2020年11月に医学書院から刊行されたばかりの『臨床判断ティーチングメソッド』(著者:三浦友理子先生、奥裕美先生)

もともとSNS上の内輪で読書会やってみたいねーって話しをしていたら、こちらの編集に関わった医学書院編集部のBさんのご協力の元、オフィシャルな読書会として昨日開催することができました!

抜群の安定感を放つお二人とともにファシリテーターをやらせていただきました。

13名の方にお申し込みいただき、オンライン読書会を決行!

ファシリテーターのフィルターがかかってしまいますが、私自身もめちゃくちゃ楽しくてあっというまの2時間でした。

早速、参加者のたつろうさんがnoteにまとめてくださっています!

私も記憶や思いが新鮮、ほやほやなうちに残しておきます

私とタナー臨床判断モデルの出会い

本の内容については、すでにいろいろな方が書いてくださっているので詳しくは書きませんが、この本はタナーの臨床判断モデル、Thinking like a nurse: A research-based model of clinical judgement in nursingを扱っています。

実は私がこのタナー先生の臨床判断モデルの原著論文に初めて出会ったのはいまから約1年前、EQ(Emotional intelligence)の授業を履修していたときです。

最後の課題で、EQと関連して好きなテーマでプロジェクトを行うというテーマだったので、

「看護師の臨床判断はEQと関連するのかどうか」

というリサーチを行い、実際にワークショップを想定して教育設計をするというプロジェクトを行いました。

(EQを使って、どのように効果的な臨床判断を行えるか?)

EQというと先天的なIQ(知能指数)と異なり、「こころの知能指数」として後天的に獲得できる、というのがポイントですが、この「こころの知能指数」と「臨床判断」は関係しているのか、というところに興味がわいたんです。

EQのアセスメントスケールとして用いられる BarOn EQ-I 2.0というものでは、**EQを測る要因のひとつに Decision making **をあげています。

これはもちろん看護は一切関係なく、一般的な Decision makingについてです。

ここに着目して、看護師の臨床判断(Clinical decision making)と共通するものがあるのでは?と思い、トピックにしました。

文献によると、やはりEQが高い看護師は自分自身をよく知ることができ(self awareness)、臨床判断で複数の選択肢を比較したときにも自分の傾向を把握したり、冷静に感情をコントロールしながら(self regulation)臨床判断を行うというエビデンスがありました。
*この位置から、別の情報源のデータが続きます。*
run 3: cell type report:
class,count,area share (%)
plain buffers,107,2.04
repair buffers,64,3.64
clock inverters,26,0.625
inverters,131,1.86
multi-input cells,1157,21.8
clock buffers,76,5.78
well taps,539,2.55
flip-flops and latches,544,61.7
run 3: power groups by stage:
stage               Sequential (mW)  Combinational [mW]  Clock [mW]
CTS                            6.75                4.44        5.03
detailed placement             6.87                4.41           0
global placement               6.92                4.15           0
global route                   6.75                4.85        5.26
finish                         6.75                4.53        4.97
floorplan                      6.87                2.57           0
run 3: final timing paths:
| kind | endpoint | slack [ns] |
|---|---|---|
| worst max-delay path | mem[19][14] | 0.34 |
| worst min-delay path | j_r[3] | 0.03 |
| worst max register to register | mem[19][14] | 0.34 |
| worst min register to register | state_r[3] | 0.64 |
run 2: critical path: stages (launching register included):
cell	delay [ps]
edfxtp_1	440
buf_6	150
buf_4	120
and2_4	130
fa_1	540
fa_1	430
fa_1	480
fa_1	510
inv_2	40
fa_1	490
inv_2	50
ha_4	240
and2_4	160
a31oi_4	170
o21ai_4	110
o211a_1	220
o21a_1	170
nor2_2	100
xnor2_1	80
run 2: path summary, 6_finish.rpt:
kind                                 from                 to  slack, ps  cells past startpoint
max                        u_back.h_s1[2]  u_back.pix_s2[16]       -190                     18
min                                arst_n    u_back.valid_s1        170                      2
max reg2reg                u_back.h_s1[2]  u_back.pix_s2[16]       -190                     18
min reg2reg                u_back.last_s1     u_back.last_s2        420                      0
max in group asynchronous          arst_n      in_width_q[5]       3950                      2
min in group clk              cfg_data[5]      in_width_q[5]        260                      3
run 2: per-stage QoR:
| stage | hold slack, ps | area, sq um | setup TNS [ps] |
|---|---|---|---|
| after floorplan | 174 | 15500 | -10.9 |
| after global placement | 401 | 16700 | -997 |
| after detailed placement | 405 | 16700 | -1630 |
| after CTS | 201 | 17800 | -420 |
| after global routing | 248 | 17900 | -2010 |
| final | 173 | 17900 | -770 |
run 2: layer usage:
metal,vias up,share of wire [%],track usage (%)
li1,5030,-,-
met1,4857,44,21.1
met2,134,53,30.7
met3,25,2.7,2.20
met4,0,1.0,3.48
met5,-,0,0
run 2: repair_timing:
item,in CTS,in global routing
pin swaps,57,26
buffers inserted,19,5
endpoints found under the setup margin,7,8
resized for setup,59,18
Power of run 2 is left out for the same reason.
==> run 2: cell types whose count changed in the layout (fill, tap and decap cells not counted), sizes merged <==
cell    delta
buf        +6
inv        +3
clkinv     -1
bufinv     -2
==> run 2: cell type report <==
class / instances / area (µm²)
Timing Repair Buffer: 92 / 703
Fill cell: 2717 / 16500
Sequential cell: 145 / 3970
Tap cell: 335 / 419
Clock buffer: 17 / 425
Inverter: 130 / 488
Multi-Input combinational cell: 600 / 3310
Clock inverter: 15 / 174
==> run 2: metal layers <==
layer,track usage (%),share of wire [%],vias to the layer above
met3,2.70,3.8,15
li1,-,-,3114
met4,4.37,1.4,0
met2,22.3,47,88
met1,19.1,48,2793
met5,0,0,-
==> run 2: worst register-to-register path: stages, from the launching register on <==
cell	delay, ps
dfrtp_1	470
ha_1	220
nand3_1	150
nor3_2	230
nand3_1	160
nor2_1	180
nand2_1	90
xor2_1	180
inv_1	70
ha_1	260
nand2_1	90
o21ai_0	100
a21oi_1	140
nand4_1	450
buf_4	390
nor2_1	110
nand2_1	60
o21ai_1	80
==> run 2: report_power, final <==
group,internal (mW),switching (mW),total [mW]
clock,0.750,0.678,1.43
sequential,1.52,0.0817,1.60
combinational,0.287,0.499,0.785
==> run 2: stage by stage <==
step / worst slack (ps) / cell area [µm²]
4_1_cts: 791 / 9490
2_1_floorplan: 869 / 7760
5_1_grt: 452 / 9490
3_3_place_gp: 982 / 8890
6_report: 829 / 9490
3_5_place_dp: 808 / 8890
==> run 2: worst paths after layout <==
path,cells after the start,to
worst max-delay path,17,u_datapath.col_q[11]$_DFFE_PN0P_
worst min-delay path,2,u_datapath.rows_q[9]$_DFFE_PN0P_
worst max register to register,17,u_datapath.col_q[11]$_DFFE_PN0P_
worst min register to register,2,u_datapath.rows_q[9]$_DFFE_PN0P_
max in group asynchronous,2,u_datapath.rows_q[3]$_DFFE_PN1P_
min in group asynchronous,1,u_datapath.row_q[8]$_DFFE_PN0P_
[src/qsm_out_if.sv]
// Result channel of the quadrature speed meter: speed, window status and pulse count.
// Depends on qsm_pkg.
interface qsm_out_if import qsm_pkg::*; ();
  logic   valid;
  logic   ready;
  speed_t speed_byte;
  logic   speed_new;
  logic   measuring;
  count_t pulse_count;

  modport source (output valid, speed_byte, speed_new, measuring, pulse_count, input ready);
  modport sink   (input valid, speed_byte, speed_new, measuring, pulse_count, output ready);
endinterface

[src/quadrature_speed_meter.sv]
// Top level of the quadrature speed meter: 4x decoder, tick-driven window and speed scaling.
// Depends on qsm_pkg, qsm_in_if and qsm_out_if.
//
// Each request (A edge, B edge or timer tick) yields exactly one result. A request is taken
// into an input register; from there its state update and result are computed in a
// single pass (decode step, tick compare, one 16x16 multiply with saturation) into the result
// register. Throughput is one request per cycle while the result side does not stall; the result
// register and the input register each hold a request while the result side stalls.
// Configuration writes take effect at once and are meant for idle periods.
module quadrature_speed_meter import qsm_pkg::*; (
  input  logic                  clk,
  input  logic                  rst,
  input  logic                  wr_en,
  input  logic [CFG_IDX_W-1:0]  wr_index,
  input  logic [CFG_DATA_W-1:0] wr_data,
  qsm_in_if.sink                item,
  qsm_out_if.source             result
);

  logic [TICK_W-1:0]  window_ticks;
  logic [SCALE_W-1:0] scale_q16;

  logic              s1_valid;
  logic [KIND_W-1:0] s1_kind;
  logic              s1_level_a;
  logic              s1_level_b;

  count_t            pulse_counter, pulse_counter_next;
  logic              saved_a, saved_a_next;
  logic              saved_b, saved_b_next;
  logic [TICK_W-1:0] tick_counter, tick_counter_next;
  logic              window_open, window_open_next;
  speed_t            speed_reg, speed_reg_next;
  logic              fresh;

  logic              advance;
  logic [TICK_W-1:0] limit;
  logic              dir_up;

  assign advance    = s1_valid && (!result.valid || result.ready);
  assign item.ready = !s1_valid || advance;

  always_ff @(posedge clk) begin
    if (rst) begin
      window_ticks <= WINDOW_TICKS_RST;
      scale_q16    <= SCALE_Q16_RST;
    end else if (wr_en) begin
      case (wr_index)
        REG_WINDOW_TICKS: window_ticks <= wr_data[TICK_W-1:0];
        REG_SCALE_Q16:    scale_q16    <= wr_data[SCALE_W-1:0];
        default: ;
      endcase
    end
  end

  always_ff @(posedge clk) begin
    if (rst) begin
      s1_valid <= 1'b0;
    end else if (item.ready) begin
      s1_valid <= item.valid;
    end
  end

  always_ff @(posedge clk) begin
    if (item.valid && item.ready) begin
      s1_kind    <= item.kind;
      s1_level_a <= item.level_a;
      s1_level_b <= item.level_b;
    end
  end

  assign limit = (window_ticks == '0) ? TICK_W'(1) : window_ticks;

  always_comb begin
    pulse_counter_next = pulse_counter;
    saved_a_next       = saved_a;
    saved_b_next       = saved_b;
    tick_counter_next  = tick_counter;
    window_open_next   = window_open;
    speed_reg_next     = speed_reg;
    fresh              = 1'b0;
    dir_up             = 1'b0;
    case (s1_kind)
      KIND_EDGE_A: begin
        dir_up             = saved_a ^ saved_b;
        pulse_counter_next = dir_up ? pulse_counter + 16'sd1 : pulse_counter - 16'sd1;
        saved_a_next       = s1_level_a;
      end
      KIND_EDGE_B: begin
        saved_b_next       = s1_level_b;
        dir_up             = saved_a ^ s1_level_b;
        pulse_counter_next = dir_up ? pulse_counter + 16'sd1 : pulse_counter - 16'sd1;
      end
      KIND_TICK: begin
        if (tick_counter == limit) begin
          tick_counter_next = TICK_W'(1);
          window_open_next  = !window_open;
          if (!window_open) begin
            pulse_counter_next = '0;
          end else begin
            speed_reg_next = scale_speed(pulse_counter, scale_q16);
            fresh          = 1'b1;
          end
        end else begin
          tick_counter_next = tick_counter + TICK_W'(1);
        end
      end
      default: ;
    endcase
  end

  always_ff @(posedge clk) begin
    if (rst) begin
      pulse_counter <= '0;
      saved_a       <= 1'b0;
      saved_b       <= 1'b0;
      tick_counter  <= '0;
      window_open   <= 1'b0;
      speed_reg     <= '0;
    end else if (advance) begin
      pulse_counter <= pulse_counter_next;
      saved_a       <= saved_a_next;
      saved_b       <= saved_b_next;
      tick_counter  <= tick_counter_next;
      window_open   <= window_open_next;
      speed_reg     <= speed_reg_next;
    end
  end

  always_ff @(posedge clk) begin
    if (rst) begin
      result.valid <= 1'b0;
    end else if (advance) begin
      result.valid <= 1'b1;
    end else if (result.ready) begin
      result.valid <= 1'b0;
    end
  end

  always_ff @(posedge clk) begin
    if (advance) begin
      result.speed_byte  <= speed_reg_next;
      result.speed_new   <= fresh;
      result.measuring   <= window_open_next;
      result.pulse_count <= pulse_counter_next;
    end
  end

endmodule
**config.mk**
```make
export PLATFORM = sky130hd
export DESIGN_NAME = cssa_post
export DESIGN_NICKNAME = d
export VERILOG_FILES = /design/src/sv/cssa_pkg.sv /design/src/sv/cssa_post.sv
export SDC_FILE = /design/constraint.sdc
export NUM_CORES = 1
export LEC_CHECK = 0
export ABC_AREA = 1
export BUFFER_PORTS_ARGS = -buffer_cell sky130_fd_sc_hd__buf_2
export CAP_MARGIN = 0
export CELL_PAD_IN_SITES_DETAIL_PLACEMENT = 0
export CELL_PAD_IN_SITES_GLOBAL_PLACEMENT = 1
export CORE_ASPECT_RATIO = 0.8
export CORE_MARGIN = 2
export CORE_UTILIZATION = 40
export CTS_CLUSTER_SIZE = 14
export DETAILED_ROUTE_END_ITERATION = 8
export MAX_ROUTING_LAYER = met4
export PLACE_DENSITY = 0.94
export SLEW_MARGIN = 20
export SYNTH_ARGS = -nofsm -noshare
export SYNTH_HDL_FRONTEND = slang
export SYNTH_SLANG_ARGS = --single-unit
```
**constraint.sdc**
```tcl
create_clock -name clk -period 4.4 [get_ports clk]
set_input_delay 0.66 -clock clk [delete_from_list [all_inputs] [get_ports clk]]
set_output_delay 0.66 -clock clk [all_outputs]
set_load 0.02 [all_outputs]
```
特に、タナーが臨床推論に用いる3つのパターン(分析的、直観的、説話的)のうち、二つ目の「直観的(intuition, gut)」に焦点をあて、EQの大御所であるDaniel Goleman (ダニエル・ゴールマン)の研究と結びつけました。

ゴールマンはEQとintuitionに関する研究を数多く行っていて、その視点から読み解く臨床判断もとても面白かったです。

と、これに関する内容はいつかnoteに書きたいとあたためていたのですが、1年ぶりにこの本でタナー先生の臨床判断モデルを再会し、本当に感動しました。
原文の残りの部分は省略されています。